Copy the entries exactly, through the "endinterface" line.
------ Information provided ------
===== src/rtl/fib_share_arb_if.sv =====
// Requester and shared-unit signals of fib_share_arb.
interface fib_share_arb_if
  import fib_share_arb_pkg::*;
#(
  parameter int unsigned W_I = W_I_DEF,
  parameter int unsigned W_F = W_F_DEF
);

  logic           req0;
  logic [W_I-1:0] i0;
  logic           req1;
  logic [W_I-1:0] i1;
  logic           ack0;
  logic           ack1;
  logic           done0;
  logic           done1;
  logic [W_F-1:0] f0;
  logic [W_F-1:0] f1;
  logic           busy;
  logic           fib_start;
  logic [W_I-1:0] fib_i;
  logic           fib_done_tick;
  logic [W_F-1:0] fib_f;

  // Arbiter side
  modport slave (
    input  req0, i0, req1, i1, fib_done_tick, fib_f,
    output ack0, ack1, done0, done1, f0, f1, busy, fib_start, fib_i
  );

  // Requesters plus shared unit side
  modport master (
    output req0, i0, req1, i1, fib_done_tick, fib_f,
    input  ack0, ack1, done0, done1, f0, f1, busy, fib_start, fib_i
  );

endinterface


===== src/rtl/fib_share_arb_rr_arb2.sv =====
// Combinational two-way round-robin grant; prio names the winner on a tie.
module rr_arb2 (
  input  logic [1:0] req,
  input  logic       prio,
  output logic [1:0] gnt,
  output logic       any
);

  assign gnt[0] = req[0] & (~req[1] | ~prio);
  assign gnt[1] = req[1] & (~req[0] |  prio);
  assign any    = |req;

endmodule


===== src/rtl/fib_share_arb.sv =====
// Round-robin sequencer sharing one Fibonacci unit between two requesters.
module fib_share_arb
  import fib_share_arb_pkg::*;
#(
  parameter int unsigned W_I = W_I_DEF,
  parameter int unsigned W_F = W_F_DEF
) (
  input  logic            clk,
  input  logic            reset,
  fib_share_arb_if.slave  bus
);

  state_t         state_reg, state_next;
  logic           owner_reg, owner_next;
  logic           prio_reg,  prio_next;
  logic [W_I-1:0] i_reg,     i_next;
  logic [W_F-1:0] f0_reg,    f0_next;
  logic [W_F-1:0] f1_reg,    f1_next;
  logic           ack0_reg,  ack0_next;
  logic           ack1_reg,  ack1_next;
  logic           done0_reg, done0_next;
  logic           done1_reg, done1_next;

  logic [1:0]     gnt;
  logic           any;

  rr_arb2 u_arb (
    .req  ({bus.req1, bus.req0}),
    .prio (prio_reg),
    .gnt  (gnt),
    .any  (any)
  );

  // State and result registers
  always_ff @(posedge clk or posedge reset) begin
    if (reset) begin
      state_reg <= s_idle;
      owner_reg <= 1'b0;
      prio_reg  <= 1'b0;
      i_reg     <= '0;
      f0_reg    <= '0;
      f1_reg    <= '0;
      ack0_reg  <= 1'b0;
      ack1_reg  <= 1'b0;
      done0_reg <= 1'b0;
      done1_reg <= 1'b0;
    end else begin
      state_reg <= state_next;
      owner_reg <= owner_next;
      prio_reg  <= prio_next;
      i_reg     <= i_next;
      f0_reg    <= f0_next;
      f1_reg    <= f1_next;
      ack0_reg  <= ack0_next;
      ack1_reg  <= ack1_next;
      done0_reg <= done0_next;
      done1_reg <= done1_next;
    end
  end

  // Next-state and register updates; pulses default low
  always_comb begin
    state_next = state_reg;
    owner_next = owner_reg;
    prio_next  = prio_reg;
    i_next     = i_reg;
    f0_next    = f0_reg;
    f1_next    = f1_reg;
    ack0_next  = 1'b0;
    ack1_next  = 1'b0;
    done0_next = 1'b0;
    done1_next = 1'b0;

    case (state_reg)
      s_idle: begin
        if (any) begin
          owner_next = gnt[1];
          i_next     = gnt[1] ? bus.i1 : bus.i0;
          ack0_next  = gnt[0];
          ack1_next  = gnt[1];
          state_next = s_start;
        end
      end
      s_start: begin
        state_next = s_wait;
      end
      s_wait: begin
        // Priority flips only on completion so a grant never moves it
        if (bus.fib_done_tick) begin
          if (owner_reg) begin
            f1_next    = bus.fib_f;
            done1_next = 1'b1;
          end else begin
            f0_next    = bus.fib_f;
            done0_next = 1'b1;
          end
          prio_next  = ~owner_reg;
          state_next = s_idle;
        end
      end
      default: begin
        state_next = s_idle;
      end
    endcase
  end

  assign bus.ack0      = ack0_reg;
  assign bus.ack1      = ack1_reg;
  assign bus.done0     = done0_reg;
  assign bus.done1     = done1_reg;
  assign bus.f0        = f0_reg;
  assign bus.f1        = f1_reg;
  assign bus.busy      = (state_reg != s_idle);
  assign bus.fib_start = (state_reg == s_start);
  assign bus.fib_i     = i_reg;

endmodule


===== src/flat_wrapper.sv =====
// flat-port wrapper written by rule: the top's interface ports become plain ports
module fib_share_arb_flat import fib_share_arb_pkg::*;
#(
  parameter int unsigned W_I = W_I_DEF,
  parameter int unsigned W_F = W_F_DEF
)
  (clk, reset, bus_req0, bus_i0, bus_req1, bus_i1, bus_fib_done_tick, bus_fib_f, bus_ack0, bus_ack1, bus_done0, bus_done1, bus_f0, bus_f1, bus_busy, bus_fib_start, bus_fib_i);
  fib_share_arb_if #(.W_I(W_I), .W_F(W_F)) bus_i ();
  input  logic clk;
  input  logic reset;
  input wire logic [$bits(bus_i.req0)-1:0] bus_req0;
  input wire logic [$bits(bus_i.i0)-1:0] bus_i0;
  input wire logic [$bits(bus_i.req1)-1:0] bus_req1;
  input wire logic [$bits(bus_i.i1)-1:0] bus_i1;
  input wire logic [$bits(bus_i.fib_done_tick)-1:0] bus_fib_done_tick;
  input wire logic [$bits(bus_i.fib_f)-1:0] bus_fib_f;
  output wire logic [$bits(bus_i.ack0)-1:0] bus_ack0;
  output wire logic [$bits(bus_i.ack1)-1:0] bus_ack1;
  output wire logic [$bits(bus_i.done0)-1:0] bus_done0;
  output wire logic [$bits(bus_i.done1)-1:0] bus_done1;
  output wire logic [$bits(bus_i.f0)-1:0] bus_f0;
  output wire logic [$bits(bus_i.f1)-1:0] bus_f1;
  output wire logic [$bits(bus_i.busy)-1:0] bus_busy;
  output wire logic [$bits(bus_i.fib_start)-1:0] bus_fib_start;
  output wire logic [$bits(bus_i.fib_i)-1:0] bus_fib_i;
  assign bus_i.req0 = bus_req0;
  assign bus_i.i0 = bus_i0;
  assign bus_i.req1 = bus_req1;
  assign bus_i.i1 = bus_i1;
  assign bus_i.fib_done_tick = bus_fib_done_tick;
  assign bus_i.fib_f = bus_fib_f;
  assign bus_ack0 = bus_i.ack0;
  assign bus_ack1 = bus_i.ack1;
  assign bus_done0 = bus_i.done0;
  assign bus_done1 = bus_i.done1;
  assign bus_f0 = bus_i.f0;
  assign bus_f1 = bus_i.f1;
  assign bus_busy = bus_i.busy;
  assign bus_fib_start = bus_i.fib_start;
  assign bus_fib_i = bus_i.fib_i;
  fib_share_arb #(.W_I(W_I), .W_F(W_F)) u_core (.clk(clk), .reset(reset), .bus(bus_i));
endmodule

===== config.mk =====
export PLATFORM = sky130hd
export DESIGN_NAME = fib_share_arb_flat
export DESIGN_NICKNAME = d
export VERILOG_FILES = /design/src/rtl/fib_share_arb_pkg.sv /design/src/rtl/fib_share_arb_if.sv /design/src/rtl/fib_share_arb_rr_arb2.sv /design/src/rtl/fib_share_arb.sv /design/src/flat_wrapper.sv
export SDC_FILE = /design/constraint.sdc
export NUM_CORES = 1
export LEC_CHECK = 0
export BUFFER_PORTS_ARGS = -buffer_cell sky130_fd_sc_hd__buf_2
export CORE_MARGIN = 1
export CORE_UTILIZATION = 51
export CTS_CLUSTER_DIAMETER = 30
export DETAILED_ROUTE_END_ITERATION = 8
export GPL_TIMING_DRIVEN = 0
export PLACE_DENSITY = 0.84
export SLEW_MARGIN = 20
export SYNTH_ARGS = -nofsm -noshare
export SYNTH_HDL_FRONTEND = slang
export SYNTH_SLANG_ARGS = --single-unit

===== constraint.sdc =====
create_clock -name clk -period 2.7 [get_ports clk]
set_input_delay 0.135 -clock clk [delete_from_list [all_inputs] [get_ports clk]]
set_output_delay 0.135 -clock clk [all_outputs]
set_load 0.01 [all_outputs]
------
### Result below
===== src/rtl/fib_share_arb_if.sv =====
// Requester and shared-unit signals of fib_share_arb.
interface fib_share_arb_if
  import fib_share_arb_pkg::*;
#(
  parameter int unsigned W_I = W_I_DEF,
  parameter int unsigned W_F = W_F_DEF
);

  logic           req0;
  logic [W_I-1:0] i0;
  logic           req1;
  logic [W_I-1:0] i1;
  logic           ack0;
  logic           ack1;
  logic           done0;
  logic           done1;
  logic [W_F-1:0] f0;
  logic [W_F-1:0] f1;
  logic           busy;
  logic           fib_start;
  logic [W_I-1:0] fib_i;
  logic           fib_done_tick;
  logic [W_F-1:0] fib_f;

  // Arbiter side
  modport slave (
    input  req0, i0, req1, i1, fib_done_tick, fib_f,
    output ack0, ack1, done0, done1, f0, f1, busy, fib_start, fib_i
  );

  // Requesters plus shared unit side
  modport master (
    output req0, i0, req1, i1, fib_done_tick, fib_f,
    input  ack0, ack1, done0, done1, f0, f1, busy, fib_start, fib_i
  );

endinterface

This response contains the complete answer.